You read two books by people not involved in the financial world and who were not warning of the impending problem as it developed.

Sowell is an economist and not someone involved in finance. Moreover he is 80 years old and obviously relied on researchers who didn’t bother to immerse themselves in the details of the mortgage world. The CRA plays a large role in his book but the majority of the subprime lending and innovation was done by the shadow banking system that was completely free of CRA regulation.

There are books and hundreds of articles on the mortgage debacle by people who are in the financial field and who were warning of the problem as it developed. Gillian Tett, Muolo and Padilla, Yves Smith wrote on the impending disaster as it was developing.

“The simple fact was too much money was lent to people who couldn’t pay it back. Banks were forced by the government to do so. The result was predictable.”

Tell me what law or regulation you think forced “banks” to lend money to people who couldn’t pay it back. And by “banks” do you mean retail banks, investment banks, pure mortgage lenders, or everyone who made mortgage loans?

By regulation do you mean the CRA? Or something else? The CRA applied only to deposit takers and not investment banks, hedge funds, pure mortgage lenders and the shadow banking system.

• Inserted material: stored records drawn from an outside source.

`config.mk`:
```
export PLATFORM = sky130hd
export DESIGN_NAME = cache_set_replacement_policy_flat
export DESIGN_NICKNAME = d
export VERILOG_FILES = /design/src/rtl/csrp_pkg.sv /design/src/rtl/csrp_channels.sv /design/src/rtl/cache_set_replacement_policy.sv /design/src/flat_wrapper.sv
export VERILOG_INCLUDE_DIRS = /design/src /design/src/rtl
export SDC_FILE = /design/constraint.sdc
export NUM_CORES = 1
export LEC_CHECK = 0
export BUFFER_PORTS_ARGS = -buffer_cell sky130_fd_sc_hd__buf_4
export CAP_MARGIN = 20
export CORE_MARGIN = 3
export CORE_UTILIZATION = 60
export CTS_CLUSTER_DIAMETER = 200
export DETAILED_ROUTE_END_ITERATION = 10
export GPL_ROUTABILITY_DRIVEN = 0
export GPL_TIMING_DRIVEN = 0
export PLACE_DENSITY = 0.79
export SLEW_MARGIN = 10
export SYNTH_ARGS = -nofsm -noshare
export SYNTH_HDL_FRONTEND = slang
export SYNTH_SLANG_ARGS = --single-unit
```
`constraint.sdc`:
```
create_clock -name clk -period 10.6 [get_ports clk]
set_clock_uncertainty 0.05 [all_clocks]
set_input_delay 0.53 -clock clk [delete_from_list [all_inputs] [get_ports clk]]
set_output_delay 0.53 -clock clk [all_outputs]
set_load 0.03 [all_outputs]
```
`src/rtl/assert_macros.svh`:
```
// Assertion helpers, sampled on clk and disabled while rst is high.
`ifndef ASSERT_MACROS_SVH
`define ASSERT_MACROS_SVH

// Same-cycle implication.
`define CSRP_ASSERT_NOW(lbl, ante, cons, msg) \
  lbl: assert property (@(posedge clk) disable iff (rst) (ante) |-> (cons)) else $error(msg);

// Next-cycle implication.
`define CSRP_ASSERT_NEXT(lbl, ante, cons, msg) \
  lbl: assert property (@(posedge clk) disable iff (rst) (ante) |=> (cons)) else $error(msg);

`endif

```
`src/rtl/csrp_pkg.sv`:
```
`timescale 1ns / 1ps

package csrp_pkg;

  localparam int WAYS_DEFAULT     = 8;
  localparam int TAG_BITS_DEFAULT = 32;

  localparam int WAY_W = 3;
  localparam int TAG_W = 32;

  typedef enum logic [1:0] {
    MODE_ACCESS = 2'd0,
    MODE_VICTIM = 2'd1,
    MODE_FILL   = 2'd2,
    MODE_NOP    = 2'd3
  } mode_t;

  // POL_SPARE selects victims like FIFO
  typedef enum logic [1:0] {
    POL_RANDOM = 2'd0,
    POL_FIFO   = 2'd1,
    POL_LRU    = 2'd2,
    POL_SPARE  = 2'd3
  } policy_t;

  typedef struct packed {
    mode_t             mode;
    logic [WAY_W-1:0]  way;
    logic [TAG_W-1:0]  tag_in;
    logic [WAY_W-1:0]  random_way;
  } req_t;

  typedef struct packed {
    logic [TAG_W-1:0]  tag_out;
    logic              valid_out;
    logic [WAY_W-1:0]  victim_way;
  } rsp_t;

endpackage

```
`src/rtl/csrp_channels.sv`:
```
`timescale 1ns / 1ps

interface csrp_req_if;
  logic              valid;
  logic              ready;
  csrp_pkg::req_t    data;
  modport source (output valid, output data, input ready);
  modport sink   (input valid, input data, output ready);
endinterface

interface csrp_rsp_if;
  logic              valid;
  logic              ready;
  csrp_pkg::rsp_t    data;
  modport source (output valid, output data, input ready);
  modport sink   (input valid, input data, output ready);
endinterface

interface csrp_cfg_if;
  logic              valid;
  logic              ready;
  csrp_pkg::policy_t data;
  modport source (output valid, output data, input ready);
  modport sink   (input valid, input data, output ready);
endinterface

```
`src/rtl/cache_set_replacement_policy.sv`:
```
// One cache set with random, FIFO or LRU replacement. Requests enter an input register,
// the set state (tags, valid bits, order list, counters) is read and updated in one
// combinational pass, and the response lands in an output register, once any earlier
// response has left on rsp.ready. With rsp.ready high a new request can be taken every
// cycle. While a response waits on rsp.ready, one more request is held in the input
// register and req.ready then drops until the response leaves. The order list updates by
// a parallel match and shift across all WAYS entries, which sets the critical path. The
// policy register resets to FIFO; the user must write it through the cfg channel while
// the block is idle, as the block itself does not enforce this.
`timescale 1ns / 1ps
`include "assert_macros.svh"

module cache_set_replacement_policy #(
  parameter int WAYS     = csrp_pkg::WAYS_DEFAULT,
  parameter int TAG_BITS = csrp_pkg::TAG_BITS_DEFAULT
) (
  input logic         clk,
  input logic         rst,
  csrp_cfg_if.sink    cfg,
  csrp_req_if.sink    req,
  csrp_rsp_if.source  rsp
);
  import csrp_pkg::*;

  localparam int WIDX       = $clog2(WAYS);
  localparam int CW         = $clog2(WAYS + 1);
  localparam int STORE_BITS = (TAG_BITS < TAG_W) ? TAG_BITS : TAG_W;

  policy_t                 policy;
  logic                    s1_valid;
  req_t                    s1_req;
  logic                    out_valid;
  rsp_t                    out_data;
  logic [STORE_BITS-1:0]   tag_store [WAYS];
  logic [WAYS-1:0]         valid_bits;
  logic [WIDX-1:0]         order_list [WAYS];
  logic [CW-1:0]           order_count;
  logic [CW-1:0]           used_count;

  logic                    advance;
  logic                    way_ok;
  logic [WIDX-1:0]         w_idx;
  logic                    free_way;
  logic                    fill;
  logic                    append;
  logic [WAYS-1:0]         find_hot;
  logic [WAYS-1:0]         rem_hot;
  logic [CW-1:0]           cnt_rem;
  logic [WIDX-1:0]         order_list_next [WAYS];
  logic [CW-1:0]           order_count_next;
  logic [CW-1:0]           used_count_next;
  rsp_t                    result;

  function automatic logic [WAY_W-1:0] random_reduce(input logic [WAY_W-1:0] r);
    logic [WAY_W:0] v;
    v = {1'b0, r};
    // r < 8 and WAYS >= 2, so four subtractions always suffice
    for (int k = 0; k < 4; k++) begin
      if (int'(v) >= WAYS) begin
        v = v - (WAY_W + 1)'(WAYS);
      end
    end
    return v[WAY_W-1:0];
  endfunction

  assign advance   = s1_valid && (!out_valid || rsp.ready);
  assign req.ready = !s1_valid || advance;
  assign cfg.ready = 1'b1;
  assign rsp.valid = out_valid;
  assign rsp.data  = out_data;

  assign way_ok   = int'(s1_req.way) < WAYS;
  assign w_idx    = WIDX'(s1_req.way);
  assign free_way = used_count < CW'(WAYS);

  // first matching position of the addressed way in the order list
  always_comb begin
    logic seen;
    seen = 1'b0;
    for (int i = 0; i < WAYS; i++) begin
      find_hot[i] = !seen && (CW'(i) < order_count) && (order_list[i] == w_idx);
      seen        = seen | find_hot[i];
    end
  end

  always_comb begin
    result          = '0;
    rem_hot         = '0;
    append          = 1'b0;
    fill            = 1'b0;
    used_count_next = used_count;
    unique case (s1_req.mode)
      MODE_ACCESS: begin
        if (way_ok) begin
          // tags are only ever written together with their valid bit
          result.valid_out = valid_bits[w_idx];
          result.tag_out   = valid_bits[w_idx] ? TAG_W'(tag_store[w_idx]) : '0;
          if (policy == POL_LRU && |find_hot) begin
            rem_hot = find_hot;
            append  = 1'b1;
          end
        end
      end
      MODE_VICTIM: begin
        if (free_way) begin
          result.victim_way = WAY_W'(used_count);
        end else if (policy == POL_RANDOM) begin
          result.victim_way = random_reduce(s1_req.random_way);
        end else if (order_count != '0) begin
          result.victim_way = WAY_W'(order_list[0]);
          rem_hot           = WAYS'(1);
        end
      end
      MODE_FILL: begin
        if (way_ok) begin
          fill    = 1'b1;
          rem_hot = find_hot;
          append  = 1'b1;
          if (!valid_bits[w_idx] && free_way) begin
            used_count_next = used_count + CW'(1);
          end
        end
      end
      MODE_NOP: begin
      end
    endcase
  end

  // remove one entry by shifting newer ones forward, then append at the tail
  always_comb begin
    logic after;
    after   = 1'b0;
    cnt_rem = order_count - CW'(|rem_hot);
    for (int i = 0; i < WAYS; i++) begin
      after = after | rem_hot[i];
      if (after && (i + 1 < WAYS)) begin
        order_list_next[i] = order_list[(i + 1) % WAYS];
      end else begin
        order_list_next[i] = order_list[i];
      end
    end
    order_count_next = cnt_rem;
    if (append && cnt_rem < CW'(WAYS)) begin
      for (int i = 0; i < WAYS; i++) begin
        if (CW'(i) == cnt_rem) begin
          order_list_next[i] = w_idx;
        end
      end
      order_count_next = cnt_rem + CW'(1);
    end
  end

  always_ff @(posedge clk) begin
    if (rst) begin
      policy      <= POL_FIFO;
      s1_valid    <= 1'b0;
      out_valid   <= 1'b0;
      valid_bits  <= '0;
      order_count <= '0;
      used_count  <= '0;
    end else begin
      if (cfg.valid && cfg.ready) begin
        policy <= cfg.data;
      end
      if (req.valid && req.ready) begin
        s1_valid <= 1'b1;
      end else if (advance) begin
        s1_valid <= 1'b0;
      end
      if (advance) begin
        out_valid   <= 1'b1;
        order_count <= order_count_next;
        used_count  <= used_count_next;
        if (fill) begin
          valid_bits[w_idx] <= 1'b1;
        end
      end else if (rsp.ready) begin
        out_valid <= 1'b0;
      end
    end
  end

  always_ff @(posedge clk) begin
    if (req.valid && req.ready) begin
      s1_req <= req.data;
    end
    if (advance) begin
      out_data <= result;
      for (int i = 0; i < WAYS; i++) begin
        order_list[i] <= order_list_next[i];
      end
      if (fill) begin
        tag_store[w_idx] <= s1_req.tag_in[STORE_BITS-1:0];
      end
    end
  end

  `CSRP_ASSERT_NOW(a_used_cnt, 1'b1, $countones(valid_bits) == int'(used_count), "used_count off")
  `CSRP_ASSERT_NOW(a_order_bound, 1'b1, order_count <= CW'(WAYS), "order list overfilled")
  `CSRP_ASSERT_NEXT(a_used_mono, 1'b1, used_count >= $past(used_count), "used_count fell")
  `CSRP_ASSERT_NEXT(a_result_follows, advance, out_valid, "response register not loaded")

endmodule

```
`src/flat_wrapper.sv`:
```
// flat-port wrapper written by rule: the top's interface ports become plain ports
module cache_set_replacement_policy_flat import csrp_pkg::*;
#(
  parameter int WAYS     = csrp_pkg::WAYS_DEFAULT,
  parameter int TAG_BITS = csrp_pkg::TAG_BITS_DEFAULT
)
  (clk, rst, cfg_valid, cfg_data, cfg_ready, req_valid, req_data, req_ready, rsp_valid, rsp_data, rsp_ready);
  csrp_cfg_if cfg_i ();
  csrp_req_if req_i ();
  csrp_rsp_if rsp_i ();
  input logic clk;
  input logic rst;
  input wire logic [$bits(cfg_i.valid)-1:0] cfg_valid;
  input wire logic [$bits(cfg_i.data)-1:0] cfg_data;
  output wire logic [$bits(cfg_i.ready)-1:0] cfg_ready;
  input wire logic [$bits(req_i.valid)-1:0] req_valid;
  input wire logic [$bits(req_i.data)-1:0] req_data;
  output wire logic [$bits(req_i.ready)-1:0] req_ready;
  output wire logic [$bits(rsp_i.valid)-1:0] rsp_valid;
  output wire logic [$bits(rsp_i.data)-1:0] rsp_data;
  input wire logic [$bits(rsp_i.ready)-1:0] rsp_ready;
  assign cfg_i.valid = cfg_valid;
  assign cfg_i.data = cfg_data;
  assign cfg_ready = cfg_i.ready;
  assign req_i.valid = req_valid;
  assign req_i.data = req_data;
  assign req_ready = req_i.ready;
  assign rsp_valid = rsp_i.valid;
  assign rsp_data = rsp_i.data;
  assign rsp_i.ready = rsp_ready;
  cache_set_replacement_policy #(.WAYS(WAYS), .TAG_BITS(TAG_BITS)) u_core (.clk(clk), .rst(rst), .cfg(cfg_i), .req(req_i), .rsp(rsp_i));
endmodule
```
==> flow_metrics.tcl <==
set metrics [dict create \
    critPathKind "reg2reg" \
    dp_hpwl_um 19300 \
    ir_drop_uv 145 \
    postCtsSetupBuffers 0 \
    num_io_pins 86 \
    synth_flop_cell "edfxtp_1" \
    routedWlPerCell_um 24.9 \
    whs_ps 107 \
    synth_seq_cells 376 \
    routed_wl_um 31100 \
    r2r_start "u_core.w_idx[0]$_DFFE_PP_" \
    crit_chain "buf_4 > xor2_1 > nor4_2 > nor4_4 > nand2_2 > o21ai_0 > nand2_1 > ha_1 > nor3b_1 > or2_2 > a211oi_1 > o31a_4 > buf_6 > nand3_2 > mux2_1" \
    antenna_cells 0 \
    antenna_found_initial 0 \
    r2r_slack_ps 6560 \
    crit_fanout 10 \
    slowest_delay_ps 480 \
    numPortBuffers 84 \
    fp-row-count 57 \
    slowest_stage "edfxtp_1" \
    vias 7647 \
    yosysTopAreaCell "edfxtp_1" \
    synth_edf_count 356 \
    layout_min_cycle_time_ps 4040 \
    die_w_um 164 \
    synth_top_area_share 0.717 \
    ctsResizeCount 0 \
    post-route-util 0.711 \
    hold_depth 1 \
    period_share 0.381 \
    layout_common_cells "356 x edfxtp_1, 92 x buf_4, 69 x nor2_1" \
    rr_worst_depth 15 \
    min_path_type "in2reg" \
    status "finished clean" \
    setup_viol_count_final 0 \
    hp-start "req_data[21]" \
    grt_max_degree 64 \
    drv_slew 0 \
    first_pass_iters 5 \
    die-area_um2 26800 \
    drtAntennaViolNets 0 \
    max_freq_mhz 248 \
    syn_avg_cell_area_um2 19.6 \
    tns_ps 0 \
    drc 0 \
    yosysUniqueCellTypes 55 \
    hold_end "u_core.s1_req[21]$_DFFE_PP_" \
    initial_core_util 0.611 \
    dr_wl_met2_um 15200 \
    grt_pass1_vias 8081 \
    layoutNonFillerInstCount 1251 \
    route.met3.wl_um 2470 \
    cts_buffers 37 \
    htreeDepth 2 \
    p_per_area_nw_per_um2 174 \
    grt_overflow 0 \
    routed_via_density 6.11 \
    dr.max_layer_used "met4" \
    clkTransAtPathRegs_ps 60 \
    synth_area_um2 14900 \
    final_common_cell "edfxtp_1" \
    yosysSeqAreaShare 0.744 \
    syn2layout_area_growth_pct 16.4 \
    grt_pass1_wl_um 47300 \
    core_area_um2 24400 \
    layout-drive-gt1-share 0.307 \
    final_nets 954 \
    synth_area_leaders "edfxtp_1 72%, mux4_2 10%, dfxtp_1 2.7%, mux2i_1 2.5%, nor2_1 1.9%" \
    grt_setup_unrepaired "false" \
    ctsHoldBuffers 0 \
    grtUsageTotal 0.238 \
    clock_latency_ps 540 \
    clockBufferDepth 3 \
    p_leak_nw 5.89 \
    placed_cells 1185 \
    max_slew_margin 0.250 \
    dieHeight_um 164 \
    cts_sinks 376 \
    syn_inst 762 \
    cp.arrival_ps 4270 \
    cp-end-kind "register" \
    reg2reg_to "u_core.order_list[0][4]$_DFFE_PP_" \
    drt-initial-drc-count 780 \
    worst_ep_required_time_ps 10830 \
    finalHoldViolations 0 \
    root_buffer "clkbuf_16" \
    drv_cap 0 \
    tritoncts "done" \
    ys_warn_count 0 \
    drt-met1-wl_um 12600 \
    synthArstFlopShare 0 \
    start_kind "register" \
    tightest_slew_ps 1120 \
    synth_nets 816 \
]
cells in the mapped netlist (7+ instances only):
master    number
nand2_1        8
ha_1           7
xnor2_1        9
buf_2         11
xor2_1        20
inv_1          8
nor2_1        75
mux4_2        66
mux2i_1       37
dfxtp_1       20
mux2_1        14
clkbuf_1      16
edfxtp_1     356
a21oi_1        7
mux2_2        23
logic make-up (layout without fill, tap and decap cells):
logic type / after synthesis / after routing / synth area share
DFF: 376 / 376 / 0.744
muxes: 146 / 146 / 0.159
and+or+nand+nor: 127 / 127 / 0.0446
buffers and inverters: 45 / 210 / 0.0140
AOI/OAI and AO/OA: 31 / 31 / 0.0156
xor gates and xnor gates: 29 / 29 / 0.0170
adders and majority gates: 7 / 7 / 0.00588
other: 1 / 1 / 0.000252
flip-flops by register name, indices dropped and copies added, names as in the netlist, 2 cells and up:
name,flops
u_core.w_idx,3
u_core.used_count,4
u_core.order_list,24
u_core.rsp.data,36
u_core.order_count,4
u_core.policy,2
u_core.s1_req,37
u_core.valid_bits,8
u_core.tag_store,256
per-stage QoR:
stage	worst slack (ps)	total power, W	instance area, um2
after global routing	6310	0.00310	17300
after CTS	6620	0.00304	17300
after detailed placement	6610	0.00185	16200
after floorplan	5240	0.00179	14900
final	6560	0.00302	17300
after global placement	2010	0.00184	15900
worst max-delay path, delay by kind of cell (launching register included):
family | cells | cell delay, ps
mux | 1 | 370
buf+inv | 2 | 440
flops | 1 | 480
compound gates | 3 | 790
simple gates | 7 | 1250
fa+ha+maj | 1 | 200
xor+xnor | 1 | 190
worst max-delay path by stage:
stage,end,startpoint,depth (start not counted)
after floorplan,u_core.tag_store[0][0]$_DFFE_PP_,u_core.rsp.valid$_SDFFE_PP0P_,6
after global placement,u_core.tag_store[0][17]$_DFFE_PP_,rsp_ready,7
after detailed placement,u_core.order_list[0][4]$_DFFE_PP_,u_core.w_idx[0]$_DFFE_PP_,15
after CTS,u_core.order_list[0][4]$_DFFE_PP_,u_core.w_idx[0]$_DFFE_PP_,15
after global routing,u_core.order_list[0][4]$_DFFE_PP_,u_core.w_idx[2]$_DFFE_PP_,15
final,u_core.order_list[0][4]$_DFFE_PP_,u_core.w_idx[0]$_DFFE_PP_,15
area by class of cell:
| cell class | count | area, um2 |
|---|---|---|
| fill | 1451 | 7050 |
| clock buffer | 50 | 985 |
| tap | 324 | 405 |
| inverter | 8 | 32.5 |
| clock inverter | 16 | 128 |
| sequential | 376 | 11100 |
| multi-input combinational | 341 | 3660 |
| buffer | 37 | 179 |
| timing repair buffer | 99 | 861 |
report_power, final:
group          switching, W  internal, W  total (W)  leakage (nW)
registers         0.0000229      0.00165    0.00167          3.41
logic             0.0000812    0.0000655   0.000147          1.93
clock network      0.000536     0.000662    0.00120         0.541
total              0.000641      0.00238    0.00302          5.89
layer usage:
metal / global-route usage / vias up
li1: - / 3306
met1: 0.334 / 3893
met2: 0.384 / 381
met3: 0.0449 / 67
met4: 0.0804 / 0
met5: 0 / -
Note: power is estimated with default switching activity, not from simulation.
==> config.mk <==
export PLATFORM = sky130hd
export DESIGN_NAME = flit_container_deframer_top
export DESIGN_NICKNAME = d
export VERILOG_FILES = /design/src/fcd_pkg.sv /design/src/fcd_front.sv /design/src/fcd_queue.sv /design/src/fcd_back.sv /design/src/flit_container_deframer_top.sv
export SDC_FILE = /design/constraint.sdc
export NUM_CORES = 1
export LEC_CHECK = 0
export BUFFER_PORTS_ARGS = -buffer_cell sky130_fd_sc_hd__buf_4
export CAP_MARGIN = 20
export CORE_ASPECT_RATIO = 2
export CORE_MARGIN = 10
export CORE_UTILIZATION = 40
export CTS_CLUSTER_DIAMETER = 150
export DETAILED_ROUTE_END_ITERATION = 12
export GPL_ROUTABILITY_DRIVEN = 0
export PLACE_DENSITY_LB_ADDON = 0.05
export SYNTH_ARGS = -nofsm -noshare
export SYNTH_HDL_FRONTEND = slang
export SYNTH_SLANG_ARGS = --single-unit
==> constraint.sdc <==
create_clock -name i_clk -period 4.7 [get_ports i_clk]
set_input_delay 0.705 -clock i_clk [delete_from_list [all_inputs] [get_ports i_clk]]
set_output_delay 0.705 -clock i_clk [all_outputs]
set_load 0.03 [all_outputs]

The majority of the subprime lending was made by non depository firms entirely free of CRA regulation. So what law forced these firms to make bad loans? They were free to make or not make loans as they pleased. That is a simple fact of the bubble, and one that you will have a hard time explaining away. The fact is that these firms were making subprime loans entirely because they chose to because it was immensely profitable while it lasted.


65 posted on 04/28/2013 11:03:53 AM PDT by Pelham (Without Deportation you have De Facto Amnesty.)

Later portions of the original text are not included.